DuckDB 与 Python 之间的转换 – DuckDB

搜索快捷键 cmd + k | ctrl + k

文档 / 客户端API / Python

DuckDB 与 Python 之间的转换

本页介绍了将 Python 对象转换为 DuckDB 以及将 DuckDB 结果转换为 Python 的规则。

对象转换：Python 对象到 DuckDB

这是 Python 对象类型到 DuckDB 逻辑类型的映射

None → NULL
bool → BOOLEAN
datetime.timedelta → INTERVAL
str → VARCHAR
bytearray → BLOB
memoryview → BLOB
decimal.Decimal → DECIMAL / DOUBLE
uuid.UUID → UUID

其余转换规则如下。

`int`

由于 Python 中的整数可以是任意大小的，因此无法进行一对一的整数转换。相反，我们将按顺序执行这些类型转换，直到其中一个成功

BIGINT
INTEGER
UBIGINT
UINTEGER
DOUBLE

使用 DuckDB Value 类时，可以设置一个目标类型，这将影响转换。

`float`

这些类型转换将按顺序尝试，直到其中一个成功

DOUBLE
FLOAT

`datetime.datetime`

对于 datetime，如果 pandas.isnull 可用，我们将检查它，如果返回 true 则返回 NULL。我们对照 datetime.datetime.min 和 datetime.datetime.max 进行检查，分别将其转换为 -inf 和 +inf。

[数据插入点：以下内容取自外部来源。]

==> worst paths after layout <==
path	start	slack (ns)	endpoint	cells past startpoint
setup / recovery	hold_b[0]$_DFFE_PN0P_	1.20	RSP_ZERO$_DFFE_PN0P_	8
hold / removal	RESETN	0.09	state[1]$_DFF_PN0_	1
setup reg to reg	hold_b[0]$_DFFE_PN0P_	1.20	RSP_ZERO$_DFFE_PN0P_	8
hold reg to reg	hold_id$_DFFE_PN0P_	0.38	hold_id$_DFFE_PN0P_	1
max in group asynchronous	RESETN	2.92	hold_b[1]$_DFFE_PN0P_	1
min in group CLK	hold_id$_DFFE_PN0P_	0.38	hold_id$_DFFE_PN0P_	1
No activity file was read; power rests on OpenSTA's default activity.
**src/rtl/mmio_uart_pkg.sv**
```systemverilog
// Shared register map, STATUS bit positions and the serial state encoding
// used by both the transmit and receive sequencers of mmio_uart.
package mmio_uart_pkg;

   localparam logic [1:0] OFF_DATA   = 2'd0;
   localparam logic [1:0] OFF_STATUS = 2'd1;

   localparam int ST_TX_FULL      = 0;
   localparam int ST_TX_EMPTY     = 1;
   localparam int ST_TX_BUSY      = 2;
   localparam int ST_RX_AVAIL     = 3;
   localparam int ST_RX_OVERRUN   = 4;
   localparam int ST_TX_DROP      = 5;
   localparam int ST_RX_FRAME_ERR = 6;

   typedef enum logic [1:0] {
      IDLE  = 2'd0,
      START = 2'd1,
      DATA  = 2'd2,
      STOP  = 2'd3
   } uart_state_t;

endpackage

```
**src/rtl/sync_fifo.sv**
```systemverilog
// Single-clock FIFO with extra-MSB wrap pointers; a push on a full FIFO is
// accepted when a pop happens in the same cycle.
module sync_fifo #(
   parameter int WIDTH = 8,
   parameter int DEPTH = 16
) (
   input  logic             clk,
   input  logic             rst,
   input  logic             push,
   input  logic [WIDTH-1:0] din,
   input  logic             pop,
   output logic [WIDTH-1:0] head,
   output logic             full,
   output logic             empty
);

   localparam int AW = $clog2(DEPTH);

   logic [WIDTH-1:0] mem [DEPTH];
   logic [AW:0]      wptr;
   logic [AW:0]      rptr;
   logic             do_push;
   logic             do_pop;

   assign empty   = (wptr == rptr);
   assign full    = (wptr[AW] != rptr[AW]) && (wptr[AW-1:0] == rptr[AW-1:0]);
   assign do_pop  = pop & ~empty;
   assign do_push = push & (~full | do_pop);
   assign head    = mem[rptr[AW-1:0]];

   // NOTE: sequential state uses non-blocking assignments so every flop samples pre-edge values.
   always_ff @(posedge clk or posedge rst) begin
      if (rst) begin
         wptr <= '0;
         rptr <= '0;
      end else begin
         if (do_push) wptr <= wptr + (AW+1)'(1);
         if (do_pop)  rptr <= rptr + (AW+1)'(1);
      end
   end

   // NOTE: storage is deliberately not reset; only the pointers decide what is visible.
   always_ff @(posedge clk) begin
      if (do_push) mem[wptr[AW-1:0]] <= din;
   end

endmodule

```
**src/rtl/mmio_uart.sv**
```systemverilog
// Memory-mapped 8N1 UART on the core data bus: DATA/STATUS registers with
// BRAM-like one-cycle registered reads, TX and RX FIFOs, inline serial FSMs.
module mmio_uart
   import mmio_uart_pkg::*;
#(
   parameter logic [31:0] BASE_ADDR    = 32'h8000_0000,
   parameter int          CLKS_PER_BIT = 868,
   parameter int          FIFO_DEPTH   = 16
) (
   input  logic        clk,
   input  logic        rst,
   input  logic [31:0] adr,
   input  logic [31:0] writedata,
   input  logic        memwrite,
   input  logic        re,
   output logic [31:0] readdata,
   output logic        hit_q,
   output logic        txd,
   input  logic        rxd
);

   localparam int            CW       = $clog2(CLKS_PER_BIT);
   localparam logic [CW-1:0] CNT_LAST = CW'(CLKS_PER_BIT - 1);
   localparam logic [CW-1:0] CNT_HALF = CW'(CLKS_PER_BIT / 2 - 1);

   logic        hit;
   logic [1:0]  off;
   logic        status_wr;
   logic [31:0] status;
   logic [31:0] rd_mux;
   logic        unused_bits;

   logic        tx_push, tx_pop, tx_full, tx_empty;
   logic [7:0]  tx_head;
   uart_state_t tx_state;
   logic [CW-1:0] tx_cnt;
   logic [2:0]  tx_bit;
   logic [7:0]  tx_shift;

   logic        rx_push, rx_pop, rx_full, rx_empty;
   logic [7:0]  rx_head;
   logic [1:0]  rx_sync;
   logic        rx_s;
   uart_state_t rx_state;
   logic [CW-1:0] rx_cnt;
   logic [2:0]  rx_bit;
   logic [7:0]  rx_shift;
   logic        rx_stop_sample;

   logic        rx_overrun, tx_drop, rx_frame_err;

   assign hit         = (adr[31:4] == BASE_ADDR[31:4]);
   assign off         = adr[3:2];
   assign status_wr   = hit & memwrite & (off == OFF_STATUS);
   assign unused_bits = ^{adr[1:0], writedata[31:8]};

   assign tx_push = hit & memwrite & (off == OFF_DATA);
   assign tx_pop  = (tx_state == IDLE) & ~tx_empty;
   assign rx_pop  = hit & re & ~memwrite & (off == OFF_DATA) & ~rx_empty;

   sync_fifo #(.WIDTH(8), .DEPTH(FIFO_DEPTH)) u_tx_fifo (
      .clk   (clk),
      .rst   (rst),
      .push  (tx_push),
      .din   (writedata[7:0]),
      .pop   (tx_pop),
      .head  (tx_head),
      .full  (tx_full),
      .empty (tx_empty)
   );

   sync_fifo #(.WIDTH(8), .DEPTH(FIFO_DEPTH)) u_rx_fifo (
      .clk   (clk),
      .rst   (rst),
      .push  (rx_push),
      .din   (rx_shift),
      .pop   (rx_pop),
      .head  (rx_head),
      .full  (rx_full),
      .empty (rx_empty)
   );

   // NOTE: every combinational output gets a default first, so no path can infer a latch.
   always_comb begin
      status                  = '0;
      status[ST_TX_FULL]      = tx_full;
      status[ST_TX_EMPTY]     = tx_empty;
      status[ST_TX_BUSY]      = (tx_state != IDLE);
      status[ST_RX_AVAIL]     = ~rx_empty;
      status[ST_RX_OVERRUN]   = rx_overrun;
      status[ST_TX_DROP]      = tx_drop;
      status[ST_RX_FRAME_ERR] = rx_frame_err;
   end

   always_comb begin
      rd_mux = '0;
      case (off)
         OFF_DATA:   rd_mux = rx_empty ? 32'h0 : {24'h0, rx_head};
         OFF_STATUS: rd_mux = status;
         default:    rd_mux = '0;
      endcase
   end

   always_ff @(posedge clk or posedge rst) begin
      if (rst) begin
         readdata <= '0;
         hit_q    <= 1'b0;
      end else begin
         readdata <= hit ? rd_mux : 32'h0;
         hit_q    <= hit;
      end
   end

   always_ff @(posedge clk or posedge rst) begin
      if (rst) begin
         tx_state <= IDLE;
         tx_cnt   <= '0;
         tx_bit   <= '0;
         tx_shift <= '0;
         txd      <= 1'b1;
      end else begin
         case (tx_state)
            IDLE: begin
               txd    <= 1'b1;
               tx_cnt <= '0;
               if (!tx_empty) begin
                  tx_shift <= tx_head;
                  txd      <= 1'b0;
                  tx_state <= START;
               end
            end
            START: begin
               if (tx_cnt == CNT_LAST) begin
                  tx_cnt   <= '0;
                  tx_bit   <= '0;
                  txd      <= tx_shift[0];
                  tx_shift <= {1'b0, tx_shift[7:1]};
                  tx_state <= DATA;
               end else begin
                  tx_cnt <= tx_cnt + CW'(1);
               end
            end
            DATA: begin
               if (tx_cnt == CNT_LAST) begin
                  tx_cnt <= '0;
                  if (tx_bit == 3'd7) begin
                     txd      <= 1'b1;
                     tx_state <= STOP;
                  end else begin
                     tx_bit   <= tx_bit + 3'd1;
                     txd      <= tx_shift[0];
                     tx_shift <= {1'b0, tx_shift[7:1]};
                  end
               end else begin
                  tx_cnt <= tx_cnt + CW'(1);
               end
            end
            STOP: begin
               if (tx_cnt == CNT_LAST) begin
                  tx_cnt   <= '0;
                  tx_state <= IDLE;
               end else begin
                  tx_cnt <= tx_cnt + CW'(1);
               end
            end
            default: tx_state <= IDLE;
         endcase
      end
   end

   // Two-flop synchronizer; idles high so reset never looks like a start bit.
   always_ff @(posedge clk or posedge rst) begin
      if (rst) rx_sync <= 2'b11;
      else     rx_sync <= {rx_sync[0], rxd};
   end
   assign rx_s = rx_sync[1];

   assign rx_stop_sample = (rx_state == STOP) && (rx_cnt == CNT_LAST);
   assign rx_push        = rx_stop_sample & rx_s;

   always_ff @(posedge clk or posedge rst) begin
      if (rst) begin
         rx_state <= IDLE;
         rx_cnt   <= '0;
         rx_bit   <= '0;
         rx_shift <= '0;
      end else begin
         case (rx_state)
            IDLE: begin
               rx_cnt <= '0;
               if (!rx_s) rx_state <= START;
            end
            START: begin
               if (rx_cnt == CNT_HALF) begin
                  rx_cnt   <= '0;
                  rx_bit   <= '0;
                  rx_state <= rx_s ? IDLE : DATA;
               end else begin
                  rx_cnt <= rx_cnt + CW'(1);
               end
            end
            DATA: begin
               if (rx_cnt == CNT_LAST) begin
                  rx_cnt   <= '0;
                  rx_shift <= {rx_s, rx_shift[7:1]};
                  if (rx_bit == 3'd7) rx_state <= STOP;
                  else                rx_bit   <= rx_bit + 3'd1;
               end else begin
                  rx_cnt <= rx_cnt + CW'(1);
               end
            end
            STOP: begin
               if (rx_cnt == CNT_LAST) begin
                  rx_cnt   <= '0;
                  rx_state <= IDLE;
               end else begin
                  rx_cnt <= rx_cnt + CW'(1);
               end
            end
            default: rx_state <= IDLE;
         endcase
      end
   end

   // Sticky flags: a new event in the same cycle as a clear wins.
   always_ff @(posedge clk or posedge rst) begin
      if (rst) begin
         rx_overrun   <= 1'b0;
         tx_drop      <= 1'b0;
         rx_frame_err <= 1'b0;
      end else begin
         if (status_wr && writedata[ST_RX_OVERRUN])   rx_overrun   <= 1'b0;
         if (status_wr && writedata[ST_TX_DROP])      tx_drop      <= 1'b0;
         if (status_wr && writedata[ST_RX_FRAME_ERR]) rx_frame_err <= 1'b0;
         if (rx_push && rx_full && !rx_pop)           rx_overrun   <= 1'b1;
         if (tx_push && tx_full && !tx_pop)           tx_drop      <= 1'b1;
         if (rx_stop_sample && !rx_s)                 rx_frame_err <= 1'b1;
      end
   end

endmodule

```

如果 datetime 具有 tzinfo，我们将使用 TIMESTAMPTZ，否则它将转换为 TIMESTAMP。

`datetime.time`

如果 time 具有 tzinfo，我们将使用 TIMETZ，否则它将转换为 TIME。

`datetime.date`

date 转换为 DATE 类型。我们对照 datetime.date.min 和 datetime.date.max 进行检查，分别将其转换为 -inf 和 +inf。

`bytes`

默认情况下，bytes 转换为 BLOB。当它用于构造类型为 BITSTRING 的 Value 对象时，它会映射到 BITSTRING。

`list`

list 会成为其子项中“最宽松”类型的 LIST 类型，例如

my_list_value = [
    12345,
    "test"
]

将变为 VARCHAR[]，因为 12345 可以转换为 VARCHAR，但 test 无法转换为 INTEGER。

[12345, test]

`dict`

dict 对象可以根据其结构转换为 STRUCT(...) 或 MAP(..., ...)。如果字典的结构类似于

import duckdb

my_map_dict = {
    "key": [
        1, 2, 3
    ],
    "value": [
        "one", "two", "three"
    ]
}

duckdb.values(my_map_dict)

那么我们将其转换为由两个列表打包在一起的键值对的 MAP。上述示例将成为一个 MAP(INTEGER, VARCHAR)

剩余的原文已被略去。